The only upshot is that it all happens very quickly. Without the usual chaos of medical intervention, it is a horribly quiet affair. She's panting unevenly, white as a ghost, her face twisted in pain. He thinks the dimness of the bar might be better for her than the harsh overhead lights of Sickbay, or maybe he just wants to feel like he's done anything useful today. She begins to convulse and he holds on tight, murmuring nonsense to her, thanking her, apologizing, promising things he has no power to promise. Her skin feels clammy against his. Through it all, she does not let go of his hands.
And then it's over.
He blinks rapidly, smoothing the hair back from her face. "See you soon," he rasps, and kisses the top of her head.

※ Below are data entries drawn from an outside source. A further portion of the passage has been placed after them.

**config.mk**
```make
export PLATFORM = sky130hd
export DESIGN_NAME = plain_text_to_html_escaper
export DESIGN_NICKNAME = d
export VERILOG_FILES = /design/src/hdl/pthe_pkg.sv /design/src/hdl/pthe_front.sv /design/src/hdl/pthe_cmd_fifo.sv /design/src/hdl/pthe_back.sv /design/src/hdl/plain_text_to_html_escaper.sv
export SDC_FILE = /design/constraint.sdc
export NUM_CORES = 1
export LEC_CHECK = 0
export ABC_CLOCK_PERIOD_IN_PS = 6400
export BUFFER_PORTS_ARGS = -buffer_cell sky130_fd_sc_hd__buf_2
export CORE_AREA = 2 2 126 128
export CTS_BUF_LIST = sky130_fd_sc_hd__clkbuf_4 sky130_fd_sc_hd__clkbuf_8
export DETAILED_ROUTE_END_ITERATION = 7
export DIE_AREA = 0 0 128 130
export HOLD_SLACK_MARGIN = 0.02
export PLACE_DENSITY = 0.72
export SLEW_MARGIN = 20
export SYNTH_ARGS = -nofsm -noshare
export SYNTH_HDL_FRONTEND = slang
export SYNTH_HIERARCHICAL = 1
export SYNTH_SLANG_ARGS = --single-unit
```
**constraint.sdc**
```tcl
create_clock -name i_clk -period 6.4 [get_ports i_clk]
set_clock_uncertainty 0.15 [all_clocks]
set_input_delay 0.32 -clock i_clk [delete_from_list [all_inputs] [get_ports i_clk]]
set_output_delay 0.32 -clock i_clk [all_outputs]
set_load 0.005 [all_outputs]
```
**src/hdl/pthe_pkg.sv**
```systemverilog
package pthe_pkg;

    // characters that get special handling
    localparam logic [7:0] CH_NL     = 8'h0A;
    localparam logic [7:0] CH_SPACE  = 8'h20;
    localparam logic [7:0] CH_LBRACE = 8'h7B;
    localparam logic [7:0] CH_RBRACE = 8'h7D;
    localparam logic [7:0] CH_LT     = 8'h3C;
    localparam logic [7:0] CH_GT     = 8'h3E;
    localparam logic [7:0] CH_AMP    = 8'h26;

    localparam int THRESH_W     = 16;
    localparam logic [THRESH_W-1:0] THRESH_RESET = 16'd5000;

    localparam int IDX_W = 5;

    localparam int P_LEN       = 3;
    localparam int BR_LEN      = 4;
    localparam int FN_OPEN_LEN = 30;
    localparam int FN_CLOSE_LEN = 17;
    localparam int LT_LEN      = 4;
    localparam int GT_LEN      = 4;
    localparam int AMP_LEN     = 5;
    localparam int WBR_LEN     = 5;

    localparam logic [8*P_LEN-1:0]        P_STR        = "<P>";
    localparam logic [8*BR_LEN-1:0]       BR_STR       = "<BR>";
    localparam logic [8*FN_OPEN_LEN-1:0]  FN_OPEN_STR  = "<FONT COLOR=\"#80000\"><SMALL> (";
    localparam logic [8*FN_CLOSE_LEN-1:0] FN_CLOSE_STR = ") </SMALL></FONT>";
    localparam logic [8*LT_LEN-1:0]       LT_STR       = "&lt;";
    localparam logic [8*GT_LEN-1:0]       GT_STR       = "&gt;";
    localparam logic [8*AMP_LEN-1:0]      AMP_STR      = "&amp;";
    localparam logic [8*WBR_LEN-1:0]      WBR_STR      = "<WBR>";

    // command queue between classifier and expander
    localparam int CMD_DEPTH = 4;
    localparam int CMD_PTR_W = $clog2(CMD_DEPTH);

    typedef enum logic [3:0] {
        OP_PASS,
        OP_P,
        OP_BR,
        OP_FN_OPEN,
        OP_FN_CLOSE,
        OP_LT,
        OP_GT,
        OP_AMP,
        OP_WBR
    } t_op;

    typedef struct packed {
        logic       br;     // emit <BR> before the main run
        t_op        op;
        logic [7:0] data;
        logic       eot;
    } t_cmd;

    function automatic logic [IDX_W-1:0] op_len(input t_op op);
        logic [IDX_W-1:0] len;
        case (op)
            OP_P:        len = IDX_W'(P_LEN);
            OP_BR:       len = IDX_W'(BR_LEN);
            OP_FN_OPEN:  len = IDX_W'(FN_OPEN_LEN);
            OP_FN_CLOSE: len = IDX_W'(FN_CLOSE_LEN);
            OP_LT:       len = IDX_W'(LT_LEN);
            OP_GT:       len = IDX_W'(GT_LEN);
            OP_AMP:      len = IDX_W'(AMP_LEN);
            OP_WBR:      len = IDX_W'(WBR_LEN);
            default:     len = IDX_W'(1);
        endcase
        return len;
    endfunction

    function automatic logic [7:0] op_byte(input t_op op, input logic [IDX_W-1:0] idx,
                                           input logic [7:0] data);
        logic [7:0] b;
        case (op)
            OP_P:        b = P_STR[8*(P_LEN-1-int'(idx)) +: 8];
            OP_BR:       b = BR_STR[8*(BR_LEN-1-int'(idx)) +: 8];
            OP_FN_OPEN:  b = FN_OPEN_STR[8*(FN_OPEN_LEN-1-int'(idx)) +: 8];
            OP_FN_CLOSE: b = FN_CLOSE_STR[8*(FN_CLOSE_LEN-1-int'(idx)) +: 8];
            OP_LT:       b = LT_STR[8*(LT_LEN-1-int'(idx)) +: 8];
            OP_GT:       b = GT_STR[8*(GT_LEN-1-int'(idx)) +: 8];
            OP_AMP:      b = AMP_STR[8*(AMP_LEN-1-int'(idx)) +: 8];
            OP_WBR:      b = WBR_STR[8*(WBR_LEN-1-int'(idx)) +: 8];
            default:     b = data;
        endcase
        return b;
    endfunction

endpackage

```
**src/hdl/pthe_front.sv**
```systemverilog
module pthe_front #(
    parameter int COUNT_BITS = 16
) (
    input  logic                           i_clk,
    input  logic                           i_rst_n,
    input  logic                           i_valid,
    output logic                           o_ready,
    input  logic [7:0]                     i_in_byte,
    input  logic                           i_end_of_text,
    input  logic [pthe_pkg::THRESH_W-1:0]  i_threshold,
    input  logic                           i_full,
    output logic                           o_push,
    output pthe_pkg::t_cmd                 o_cmd
);
    import pthe_pkg::*;

    localparam int CMP_W = (COUNT_BITS > THRESH_W) ? COUNT_BITS : THRESH_W;
    localparam logic [COUNT_BITS-1:0] COUNT_MAX = {COUNT_BITS{1'b1}};

    logic                  r_held, n_held;
    logic [COUNT_BITS-1:0] r_count, n_count;
    logic                  accept;
    logic                  push;
    logic                  over;
    t_cmd                  cmd;

    assign o_ready = !i_full;
    assign accept  = i_valid && !i_full;
    assign over    = CMP_W'(r_count) > CMP_W'(i_threshold);

    always_comb begin
        n_held   = r_held;
        n_count  = r_count;
        push     = 1'b0;
        cmd.br   = 1'b0;
        cmd.op   = OP_PASS;
        cmd.data = i_in_byte;
        cmd.eot  = i_end_of_text;
        if (i_in_byte == CH_NL) begin
            if (r_held) begin
                cmd.op = OP_P;
                push   = 1'b1;
                n_held = 1'b0;
            end else if (i_end_of_text) begin
                cmd.op = OP_BR;
                push   = 1'b1;
            end else begin
                // lone newline waits for the next beat
                n_held = 1'b1;
            end
        end else begin
            cmd.br = r_held;
            n_held = 1'b0;
            push   = 1'b1;
            case (i_in_byte)
                CH_LBRACE: cmd.op = OP_FN_OPEN;
                CH_RBRACE: cmd.op = OP_FN_CLOSE;
                CH_LT:     cmd.op = OP_LT;
                CH_GT:     cmd.op = OP_GT;
                CH_AMP:    cmd.op = OP_AMP;
                default: begin
                    if (i_in_byte == CH_SPACE && over) begin
                        cmd.op  = OP_WBR;
                        n_count = '0;
                    end else if (r_count != COUNT_MAX) begin
                        n_count = r_count + 1'b1;
                    end
                end
            endcase
        end
        if (i_end_of_text) begin
            n_held  = 1'b0;
            n_count = '0;
        end
    end

    always_ff @(posedge i_clk) begin
        if (!i_rst_n) begin
            r_held  <= 1'b0;
            r_count <= '0;
        end else if (accept) begin
            r_held  <= n_held;
            r_count <= n_count;
        end
    end

    assign o_push = accept && push;
    assign o_cmd  = cmd;

endmodule

```
**src/hdl/pthe_cmd_fifo.sv**
```systemverilog
module pthe_cmd_fifo (
    input  logic           i_clk,
    input  logic           i_rst_n,
    input  logic           i_push,
    input  pthe_pkg::t_cmd i_cmd,
    input  logic           i_pop,
    output logic           o_full,
    output logic           o_empty,
    output pthe_pkg::t_cmd o_head
);
    import pthe_pkg::*;

    t_cmd                 r_mem [CMD_DEPTH];
    logic [CMD_PTR_W-1:0] r_wr, r_rd;
    logic [CMD_PTR_W:0]   r_cnt, n_cnt;
    logic                 do_pop;

    assign o_full  = r_cnt == (CMD_PTR_W+1)'(CMD_DEPTH);
    assign o_empty = r_cnt == '0;
    assign do_pop  = i_pop && !o_empty;
    assign o_head  = r_mem[r_rd];

    always_comb begin
        n_cnt = r_cnt;
        if (i_push && !do_pop) begin
            n_cnt = r_cnt + 1'b1;
        end else if (!i_push && do_pop) begin
            n_cnt = r_cnt - 1'b1;
        end
    end

    always_ff @(posedge i_clk) begin
        if (!i_rst_n) begin
            r_wr  <= '0;
            r_rd  <= '0;
            r_cnt <= '0;
        end else begin
            r_cnt <= n_cnt;
            if (i_push) begin
                r_wr <= r_wr + 1'b1;
            end
            if (do_pop) begin
                r_rd <= r_rd + 1'b1;
            end
        end
    end

    always_ff @(posedge i_clk) begin
        if (i_push) begin
            r_mem[r_wr] <= i_cmd;
        end
    end

endmodule

```
**src/hdl/pthe_back.sv**
```systemverilog
module pthe_back (
    input  logic           i_clk,
    input  logic           i_rst_n,
    input  logic           i_empty,
    input  pthe_pkg::t_cmd i_head,
    output logic           o_pop,
    output logic           o_valid,
    input  logic           i_ready,
    output logic [7:0]     o_out_byte,
    output logic           o_run_last,
    output logic           o_text_done
);
    import pthe_pkg::*;

    logic             r_in_main;
    logic [IDX_W-1:0] r_idx;
    logic             r_o_valid;
    logic [7:0]       r_out_byte;
    logic             r_run_last;
    logic             r_text_done;

    logic             emit;
    logic             in_pre;
    t_op              seg_op;
    logic             seg_end;
    logic             cmd_end;
    logic [7:0]       cur_byte;

    // the prefix <BR> runs first, then the command's own string
    assign in_pre   = i_head.br && !r_in_main;
    assign seg_op   = in_pre ? OP_BR : i_head.op;
    assign seg_end  = r_idx == op_len(seg_op) - 1'b1;
    assign cmd_end  = seg_end && !in_pre;
    assign cur_byte = op_byte(seg_op, r_idx, i_head.data);
    assign emit     = !i_empty && (!r_o_valid || i_ready);
    assign o_pop    = emit && cmd_end;

    always_ff @(posedge i_clk) begin
        if (!i_rst_n) begin
            r_in_main <= 1'b0;
            r_idx     <= '0;
            r_o_valid <= 1'b0;
        end else begin
            if (emit) begin
                r_o_valid <= 1'b1;
                if (seg_end) begin
                    r_idx     <= '0;
                    r_in_main <= in_pre;
                end else begin
                    r_idx <= r_idx + 1'b1;
                end
            end else if (i_ready) begin
                r_o_valid <= 1'b0;
            end
        end
    end

    always_ff @(posedge i_clk) begin
        if (emit) begin
            r_out_byte  <= cur_byte;
            r_run_last  <= cmd_end;
            r_text_done <= cmd_end && i_head.eot;
        end
    end

    assign o_valid     = r_o_valid;
    assign o_out_byte  = r_out_byte;
    assign o_run_last  = r_run_last;
    assign o_text_done = r_text_done;

endmodule

```
**src/hdl/plain_text_to_html_escaper.sv**
```systemverilog
// plain text to html escaper
//
// input channel: i_valid/o_ready with i_in_byte and i_end_of_text, one text byte
// per beat. output channel: o_valid/i_ready with o_out_byte, o_run_last (last
// byte caused by one input beat) and o_text_done (last byte of an end-of-text
// beat). config channel: i_cfg_valid/o_cfg_ready with i_cfg_wrap_threshold,
// always ready; the user must have it written only while the block is idle;
// the block itself does not enforce this. an accepted beat is classified at
// once and stored as a command in a 4-entry queue; the expander reads the
// queue head and sends one byte per cycle while the receiver is ready,
// through an output register, so the first byte of a beat passes the queue
// and then the output register. throughput: one input beat per cycle while
// each beat makes one byte and the receiver is ready; a longer beat holds the
// single output byte path, so input rate follows its byte count (up to 34 bytes).
// a lone newline makes no byte until the next beat decides <P> or <BR>.
// when the receiver stalls the output register holds, the queue fills and
// o_ready drops. synchronous active-low reset empties the queue, clears the
// held newline and the pass counter, and sets the threshold to 5000.
module plain_text_to_html_escaper #(
    parameter int COUNT_BITS = 16
) (
    input  logic                          i_clk,
    input  logic                          i_rst_n,
    input  logic                          i_valid,
    output logic                          o_ready,
    input  logic [7:0]                    i_in_byte,
    input  logic                          i_end_of_text,
    output logic                          o_valid,
    input  logic                          i_ready,
    output logic [7:0]                    o_out_byte,
    output logic                          o_run_last,
    output logic                          o_text_done,
    input  logic                          i_cfg_valid,
    output logic                          o_cfg_ready,
    input  logic [pthe_pkg::THRESH_W-1:0] i_cfg_wrap_threshold
);
    import pthe_pkg::*;

    logic [THRESH_W-1:0] r_threshold;
    logic                push;
    logic                pop;
    logic                full;
    logic                empty;
    t_cmd                push_cmd;
    t_cmd                head;

    assign o_cfg_ready = 1'b1;

    always_ff @(posedge i_clk) begin
        if (!i_rst_n) begin
            r_threshold <= THRESH_RESET;
        end else if (i_cfg_valid) begin
            r_threshold <= i_cfg_wrap_threshold;
        end
    end

    pthe_front #(
        .COUNT_BITS (COUNT_BITS)
    ) u_front (
        .i_clk         (i_clk),
        .i_rst_n       (i_rst_n),
        .i_valid       (i_valid),
        .o_ready       (o_ready),
        .i_in_byte     (i_in_byte),
        .i_end_of_text (i_end_of_text),
        .i_threshold   (r_threshold),
        .i_full        (full),
        .o_push        (push),
        .o_cmd         (push_cmd)
    );

    pthe_cmd_fifo u_fifo (
        .i_clk   (i_clk),
        .i_rst_n (i_rst_n),
        .i_push  (push),
        .i_cmd   (push_cmd),
        .i_pop   (pop),
        .o_full  (full),
        .o_empty (empty),
        .o_head  (head)
    );

    pthe_back u_back (
        .i_clk       (i_clk),
        .i_rst_n     (i_rst_n),
        .i_empty     (empty),
        .i_head      (head),
        .o_pop       (pop),
        .o_valid     (o_valid),
        .i_ready     (i_ready),
        .o_out_byte  (o_out_byte),
        .o_run_last  (o_run_last),
        .o_text_done (o_text_done)
    );

endmodule

```
==> flow_summary.yaml <==
clock_network:
  cts_resized: 0
  ctsLongestPathBuffers: 2
  htreeDepth: 4
  tritoncts: "built"
  cts_buffers: 17
  cts_root_buffer: "clkbuf_8"
  clkTransAtPathRegs_ns: 0.07
  cts_sinks: 115
  clkLatencyLatePin_ns: 0.43
global_route:
  antenna_found_initial: 0
  grt_start_max_net_pins: 42
  grt_pass1_wl_um: 28900
  track_usage_pct: 21.9
  first_global_vias: 5693
  grt_overflow: 0
floorplan:
  die_h_um: 130
  ios: 43
  core_area_sq_um: 15400
  start_util_pct: 48.4
  die_area_sq_um: 16600
  fp.dieW_um: 128
  row_count: 46
place:
  place.port_buffers: 41
  post-place-cells: 917
  finalWeightedCongestion: 0.899
  dp_hpwl_um: 12000
yosys:
  synth.avg_cell_area_sq_um: 10.2
  synth_ff_type: "edfxtp_1"
  synth_cell_types: 102
  synth.yosys.warnings: 6
  ys_top_cells_by_area: "edfxtp_1 (27%), dfxtp_1 (13%), ha_1 (6.2%)"
  synth_seq_cells: 115
  syn_nets: 797
  synth_most_common_cell: "edfxtp_1"
  synth-edff-count: 66
  syn_area_sq_um: 7460
  seq_area_frac_synth_pct: 39.7
  ys_top_cells_by_count: "edfxtp_1 (66), nand2_1 (59), dfxtp_1 (49)"
  synth_top_cell_by_area: "edfxtp_1"
  synth_top_area_share_pct: 26.6
  async_reset_ff_share_pct: 0
  netlist_instances: 729
critical_path:
  worstPathMaxFanout: 14
  cpMostUsedCell: "ha_1"
  start_kind: "flop"
  max_stage_delay_ns: 0.63
  worstPathArrival_ns: 5.51
  worstSetupPathType: "reg -> reg"
  critPathSlowestCell: "mux4_1"
  worstPathCellList: "buf_4, mux4_1, nand2b_2, nand2b_1, ha_1, and2_4, o31ai_4, ha_1, o211ai_2, a31oi_1, xnor2_1, nand4_2, nor3_1, o31ai_4, ha_1, inv_1, fa_1, xor2_1, or3_1, a21boi_0"
  required_ns: 6.59
  r2r_cells: 20
  critPathCaptureType: "flop"
detailed_routing:
  firstDrtPassIters: 5
  vias: 5895
  viasPerCell: 6.12
  drc: 0
  wl_per_cell_um: 18.3
  wirelength_um: 17600
  drtIter0Drc: 442
  drt.antenna.violating_nets: 0
run_status:
  status: "complete, no violations"
layout:
  area_growth_pct: 9.00
  multi_input_area_sq_um: 4010
  fillCellCount: 1319
  final_nets: 827
  insertedDiodeCount: 0
  regArea_sq_um: 2960
  drive_gt1_share_pct: 16.7
  instances_no_fill: 964
job:
  drv_cap: 0
sta:
  fin_crit_sh_pct: 83.1
  rsz0062_at_grt: "no"
  worst_pin_slew_ns: 0.874
  period_needed_ns: 5.32
  finalHoldViolCount: 0
  setup_viol: 0
  relSlewSlack_pct: 41.3
  fin_setup_tns_ns: 0
  slew_viol_final: 0
  fmax_mhz: 188
hold_path:
  min_from: "i_cfg_wrap_threshold[2]"
  hold_depth: 3
  min_path_type: "in -> reg"
power:
  p_leak_nw: 2.96
  power.density_nw_per_um2: 347
  p_total_mw: 2.82
  ir_worst_vdd_v: 0.000168
-- cell usage in the layout (no fill, tap or decap), drive strengths merged, types with 9 or more instances in the layout --
| master | count |
|---|---|
| a31oi | 16 |
| dlygate4sd3 | 15 |
| edfxtp | 66 |
| inv | 39 |
| xor2 | 9 |
| o21ai | 25 |
| ha | 37 |
| and2 | 16 |
| nand4 | 19 |
| nand3 | 22 |
| nand2b | 9 |
| o31ai | 9 |
| nor2b | 21 |
| nand2 | 60 |
| a21oi | 44 |
| buf | 46 |
| clkbuf | 17 |
| xnor2 | 19 |
| nor2 | 42 |
| mux4 | 14 |
| mux2i | 18 |
| nor3 | 20 |
| dfxtp | 49 |
| o311ai | 9 |
-- final timing paths --
path                                   endpoint  slack [ns]
worst max-delay path            u_fifo/r_cnt[2]        1.08
worst min-delay path             r_threshold[2]        0.03
worst min register to register  r_threshold[12]        0.34
worst max register to register  u_fifo/r_cnt[2]        1.08
-- worst max-delay path: cells and delay by family (launching register included) --
family | cells | cell delay [ns]
and+or+nand+nor | 6 | 1.60
xor gates and xnor gates | 2 | 0.25
muxes | 1 | 0.63
DFF | 1 | 0.31
AOI/OAI and AO/OA | 5 | 0.95
adders and majority gates | 4 | 0.98
buffers and inverters | 2 | 0.34
-- kinds of logic after synthesis --
logic type               after synthesis  share of synthesized area [%]
AND/OR/NAND/NOR                      248                           18.5
AO/OA/AOI/OAI                        179                           18.0
flip-flops                           115                           39.7
buffers and inverters                 87                           6.86
adder cells (fa/ha/maj)               38                           6.47
multiplexers                          33                           7.04
XOR/XNOR                              28                           3.39
other                                  1                         0.0502
-- per-layer routing --
metal  GRT usage, %  part of all wire [%]  routed length, um  vias up
met1           28.0                    44               7740     2877
met2           36.3                    49               8620      168
li1               -                     -                  -     2804
met4           10.4                   3.2                572        0
met3           3.77                   4.1                717       46
met5              0                     0                  0        -
-- layout make-up --
class | instances | share of cell area (%)
Tap cell | 192 | 2.95
Multi-Input combinational cell | 527 | 49.3
Clock buffer | 17 | 2.88
Timing Repair Buffer | 61 | 4.83
Inverter | 37 | 1.71
Sequential cell | 115 | 36.4
Clock inverter | 15 | 1.95
-- stage by stage --
stage	instance area, sq um	setup WS (ns)	util, %	hold WS [ns]
after detailed placement	7570	1.13	49.1	0.324
after CTS	8120	1.05	52.6	0.0267
final	8140	1.08	52.7	0.0297
after floorplan	7460	1.84	-	0.292
after global placement	7570	1.42	49.1	0.311
after global routing	8140	0.732	52.7	0.0278
-- state kept, by name (all words and copies together), names as in the netlist, named ones only --
| name | count |
|---|---|
| u_fifo/r_cnt | 3 |
| u_back/o_run_last | 1 |
| u_front/r_count | 16 |
| u_back/r_in_main | 1 |
| u_back/o_text_done | 1 |
| r_threshold | 16 |
| u_back/o_out_byte | 8 |
| u_fifo/r_wr | 2 |
| u_front/r_held | 1 |
| u_back/r_idx | 5 |
| u_back/o_valid | 1 |
| u_fifo/r_rd | 2 |
| u_fifo/r_mem | 56 |
-- timing repair --
item,CTS,global route
hold endpoints to repair,15,0
hold buffers,15,0
buffers inserted,0,0
endpoints found under the setup margin,0,0
-- power breakdown --
part | leakage, nW | total (mW) | switching (mW) | internal, mW
logic | 1.75 | 1.20 | 0.748 | 0.455
registers | 1.02 | 0.960 | 0.0502 | 0.910
clock network | 0.193 | 0.660 | 0.312 | 0.348
total | 2.96 | 2.82 | 1.11 | 1.71
Note: power is estimated with default switching activity, not from simulation.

Then he stands, straightens his uniform, and alerts Sickbay. Hating as he does so that not a single one of the crew will recall their warnings, just a few hours ago, that Janeway was going to die.
A/N:
I want a Sunday kind of love
A love to last past Saturday night
And I'd like to know it's more than love at first sight
And I want a Sunday kind of love
—Etta James, Sunday Kind of Love
Janeway makes a point to tell Tom, in "Caretaker," that he is just an observer, but then she quickly promotes him to her senior staff over who knows how many others in line for the conn. Later, in "Relativity," she explicitly tells Patterson that Tom's piloting skills are what would make him an asset to the Badlands mission. So. Here we are.